● ABOUT THIS EXERCISE:
Gather each line of the entries below that includes "NOTE".

[Collected data]
<file path="config.mk">
export PLATFORM = sky130hd
export DESIGN_NAME = mem_access
export DESIGN_NICKNAME = d
export VERILOG_FILES = /design/src/rtl/mem_pkg.sv /design/src/rtl/mem_lane.sv /design/src/rtl/mem_access.sv
export SDC_FILE = /design/constraint.sdc
export NUM_CORES = 1
export LEC_CHECK = 0
export CAP_MARGIN = 10
export CELL_PAD_IN_SITES_DETAIL_PLACEMENT = 0
export CELL_PAD_IN_SITES_GLOBAL_PLACEMENT = 2
export CORE_AREA = 2 2 122 171
export CTS_BUF_LIST = sky130_fd_sc_hd__clkbuf_2 sky130_fd_sc_hd__clkbuf_4 sky130_fd_sc_hd__clkbuf_8
export CTS_CLUSTER_SIZE = 30
export DETAILED_ROUTE_END_ITERATION = 10
export DIE_AREA = 0 0 124 173
export PLACE_DENSITY_LB_ADDON = 0.1
export SLEW_MARGIN = 40
export SYNTH_ARGS = -nofsm -noshare
export SYNTH_HDL_FRONTEND = slang
export SYNTH_SLANG_ARGS = --single-unit
</file>
<file path="constraint.sdc">
create_clock -name clk -period 2.4 [get_ports clk]
set_input_delay 0.36 -clock clk [delete_from_list [all_inputs] [get_ports clk]]
set_output_delay 0.36 -clock clk [all_outputs]
set_load 0.02 [all_outputs]
</file>
<file path="src/rtl/mem_pkg.sv">
// Shared definitions for the mem_access load/store unit.
// Holds the access-size encoding, the FSM state encoding and the helper
// functions that decide legality, splitting and lane masks.
// Build option MEM_MISALIGN_EN: when defined, a misaligned half or word
// access becomes a two-beat split access. When it is undefined, such an
// access is rejected as illegal.
package mem_pkg;

  localparam int WORD_BYTES = 4;

`ifdef MEM_MISALIGN_EN
  localparam bit MISALIGN_EN = 1'b1;
`else
  localparam bit MISALIGN_EN = 1'b0;
`endif

  // Access size as encoded on the size port.
  typedef enum logic [1:0] {
    SZ_BYTE = 2'b00,
    SZ_HALF = 2'b01,
    SZ_WORD = 2'b10,
    SZ_RSVD = 2'b11
  } size_e;

  // Access sequencer states.
  typedef enum logic [1:0] {
    ST_IDLE = 2'd0,
    ST_ACC1 = 2'd1,
    ST_ACC2 = 2'd2,
    ST_DONE = 2'd3
  } state_e;

  // Right-aligned byte mask for an access size. The reserved size gives no bytes.
  function automatic logic [3:0] size_mask(input logic [1:0] size);
    logic [3:0] m;
    case (size)
      SZ_BYTE: m = 4'b0001;
      SZ_HALF: m = 4'b0011;
      SZ_WORD: m = 4'b1111;
      default: m = 4'b0000;
    endcase
    return m;
  endfunction

  // The access crosses a word boundary and needs a second bus beat.
  function automatic logic is_split(input logic [1:0] size, input logic [1:0] off);
    return ((size == SZ_HALF) && (off == 2'b11)) ||
           ((size == SZ_WORD) && (off != 2'b00));
  endfunction

  // The access may start. A split access is legal only when splitting is built in.
  function automatic logic is_legal(input logic [1:0] size, input logic [1:0] off);
    return (size != SZ_RSVD) && (MISALIGN_EN || !is_split(size, off));
  endfunction

  // Expand byte enables to a 32-bit bit mask.
  function automatic logic [31:0] lane_mask(input logic [3:0] be);
    return {{8{be[3]}}, {8{be[2]}}, {8{be[1]}}, {8{be[0]}}};
  endfunction

endpackage

</file>
<file path="src/rtl/mem_lane.sv">
// Combinational lane steering for mem_access.
// Places right-aligned store data onto byte lanes and generates the byte
// enables for the current beat. It also extracts the load result from the
// one or two captured bus words and applies zero or sign extension.
// "second" selects the upper half of the two-word window, which is the
// ACC2 beat of a split access.
module mem_lane
  import mem_pkg::*;
(
  input  logic [1:0]  off,
  input  logic [1:0]  size,
  input  logic        signed_ld,
  input  logic        second,
  input  logic [31:0] store_data,
  input  logic [31:0] load_lo,
  input  logic [23:0] load_hi,
  output logic [3:0]  be,
  output logic [31:0] lane_wdata,
  output logic [31:0] load_data
);

  logic [2*WORD_BYTES-1:0] be_wide;
  logic [63:0]             wdata_wide;
  logic [31:0]             aligned;
  logic [4:0]              shamt;

  assign shamt = {off, 3'b000};

  // Byte enables and lane data across a two-word window, then pick this beat's half.
  always_comb begin
    // NOTE: every always_comb output gets a default first, so no path can infer a latch.
    be_wide    = {4'b0000, size_mask(size)} << off;
    wdata_wide = {32'h0000_0000, store_data} << shamt;
    be         = second ? be_wide[7:4] : be_wide[3:0];
    lane_wdata = second ? wdata_wide[63:32] : wdata_wide[31:0];
  end

  // Right-align the addressed bytes. The upper word supplies the bytes that overflow.
  always_comb begin
    aligned = load_lo;
    case (off)
      2'd1:    aligned = {load_hi[7:0],  load_lo[31:8]};
      2'd2:    aligned = {load_hi[15:0], load_lo[31:16]};
      2'd3:    aligned = {load_hi[23:0], load_lo[31:24]};
      default: aligned = load_lo;
    endcase
  end

  // Zero- or sign-extend byte and half loads. Word loads pass through untouched.
  always_comb begin
    load_data = aligned;
    case (size)
      SZ_BYTE: load_data = {{24{signed_ld & aligned[7]}},  aligned[7:0]};
      SZ_HALF: load_data = {{16{signed_ld & aligned[15]}}, aligned[15:0]};
      default: load_data = aligned;
    endcase
  end

endmodule

</file>
<file path="src/rtl/mem_access.sv">
// M-stage load/store unit. Sequences one or two bus beats per access.
// The request is latched on leaving IDLE. The unit stalls the pipeline until
// DONE and returns a registered, extended load result.
// An illegal access produces a one-cycle fault and no bus traffic.
// Build option MEM_MISALIGN_EN: adds the ACC2 beat for misaligned half/word
// accesses. Without it those accesses fault and no ACC2 logic is built.
module mem_access
  import mem_pkg::*;
(
  input  logic        clk,
  input  logic        rst,
  input  logic        req,
  input  logic        we,
  input  logic [31:0] addr,
  input  logic [31:0] wdata,
  input  logic [1:0]  size,
  input  logic        signed_ld,
  output logic [31:0] rdata,
  output logic        stall,
  output logic        fault,
  output logic        bus_req,
  output logic        bus_we,
  output logic [31:0] bus_addr,
  output logic [31:0] bus_wdata,
  output logic [3:0]  bus_be,
  input  logic        bus_ack,
  input  logic [31:0] bus_rdata
);

  state_e      state_q, state_d;

  // Request captured when the access starts. These registers keep the bus stable.
  logic        we_q;
  logic [31:0] addr_q;
  logic [31:0] wdata_q;
  logic [1:0]  size_q;
  logic        sgn_q;

  logic        flt_q;       // the fault was reported last cycle
  logic [31:0] rdata_q;

  logic        legal;
  logic        start;
  logic        fault_now;
  logic        in_acc;
  logic        last_ack;
  logic        second;
  logic [31:0] word_addr;
  logic [31:0] beat_addr;
  logic [3:0]  lane_be;
  logic [31:0] lane_wdata;
  logic [31:0] load_lo;
  logic [23:0] load_hi;
  logic [31:0] load_data;

  assign legal     = is_legal(size, addr[1:0]);
  assign start     = (state_q == ST_IDLE) && req && legal;
  assign fault_now = (state_q == ST_IDLE) && req && !legal && !flt_q;
  assign word_addr = {addr_q[31:2], 2'b00};

`ifdef MEM_MISALIGN_EN
  logic [31:0] rbuf_q;      // ACC1 bytes of a split load, held until the ACC2 ack

  assign in_acc    = (state_q == ST_ACC1) || (state_q == ST_ACC2);
  assign second    = (state_q == ST_ACC2);
  assign beat_addr = second ? word_addr + 32'(WORD_BYTES) : word_addr;
  assign last_ack  = bus_ack && (((state_q == ST_ACC1) && !is_split(size_q, addr_q[1:0])) ||
                                  (state_q == ST_ACC2));
  assign load_lo   = second ? rbuf_q : bus_rdata;
  assign load_hi   = bus_rdata[23:0];

  // Capture the enabled lanes of the first beat of a split load.
  always_ff @(posedge clk or negedge rst) begin
    if (!rst) begin
      rbuf_q <= 32'h0000_0000;
    end else if ((state_q == ST_ACC1) && bus_ack) begin
      rbuf_q <= bus_rdata & lane_mask(lane_be);
    end
  end
`else
  assign in_acc    = (state_q == ST_ACC1);
  assign second    = 1'b0;
  assign beat_addr = word_addr;
  assign last_ack  = bus_ack && (state_q == ST_ACC1);
  assign load_lo   = bus_rdata;
  assign load_hi   = 24'h00_0000;
`endif

  mem_lane u_lane (
    .off        (addr_q[1:0]),
    .size       (size_q),
    .signed_ld  (sgn_q),
    .second     (second),
    .store_data (wdata_q),
    .load_lo    (load_lo),
    .load_hi    (load_hi),
    .be         (lane_be),
    .lane_wdata (lane_wdata),
    .load_data  (load_data)
  );

  // Next-state logic. An ack outside the access states has no effect.
  always_comb begin
    state_d = state_q;
    case (state_q)
      ST_IDLE: if (start) state_d = ST_ACC1;
      ST_ACC1: begin
        if (bus_ack) begin
`ifdef MEM_MISALIGN_EN
          state_d = is_split(size_q, addr_q[1:0]) ? ST_ACC2 : ST_DONE;
`else
          state_d = ST_DONE;
`endif
        end
      end
`ifdef MEM_MISALIGN_EN
      ST_ACC2: if (bus_ack) state_d = ST_DONE;
`endif
      ST_DONE: state_d = ST_IDLE;
      default: state_d = ST_IDLE;
    endcase
  end

  // State register, request latch and fault-reported flag.
  always_ff @(posedge clk or negedge rst) begin
    if (!rst) begin
      // NOTE: sequential state uses non-blocking assignments so all flops update together.
      state_q <= ST_IDLE;
      flt_q   <= 1'b0;
      we_q    <= 1'b0;
      addr_q  <= 32'h0000_0000;
      wdata_q <= 32'h0000_0000;
      size_q  <= SZ_BYTE;
      sgn_q   <= 1'b0;
    end else begin
      state_q <= state_d;
      flt_q   <= fault_now;
      if (start) begin
        we_q    <= we;
        addr_q  <= addr;
        wdata_q <= wdata;
        size_q  <= size;
        sgn_q   <= signed_ld;
      end
    end
  end

  // Load result register. It updates on the final ack of a load and holds otherwise.
  always_ff @(posedge clk or negedge rst) begin
    if (!rst) begin
      rdata_q <= 32'h0000_0000;
    end else if (last_ack && !we_q) begin
      rdata_q <= load_data;
    end
  end

  // Bus outputs are driven only while a beat is in flight and are zero otherwise.
  assign bus_req   = in_acc;
  assign bus_we    = in_acc & we_q;
  assign bus_addr  = in_acc ? beat_addr  : 32'h0000_0000;
  assign bus_be    = in_acc ? lane_be    : 4'b0000;
  assign bus_wdata = in_acc ? lane_wdata : 32'h0000_0000;

  // Pipeline handshake. Reset forces these low even while req is high.
  // The cycle after a fault releases the stall, as DONE does.
  assign stall = rst & req & (state_q != ST_DONE) & ~flt_q;
  assign fault = rst & fault_now;
  assign rdata = rdata_q;

endmodule

</file>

● COMPLETED TASK:
    // NOTE: every always_comb output gets a default first, so no path can infer a latch.
      // NOTE: sequential state uses non-blocking assignments so all flops update together.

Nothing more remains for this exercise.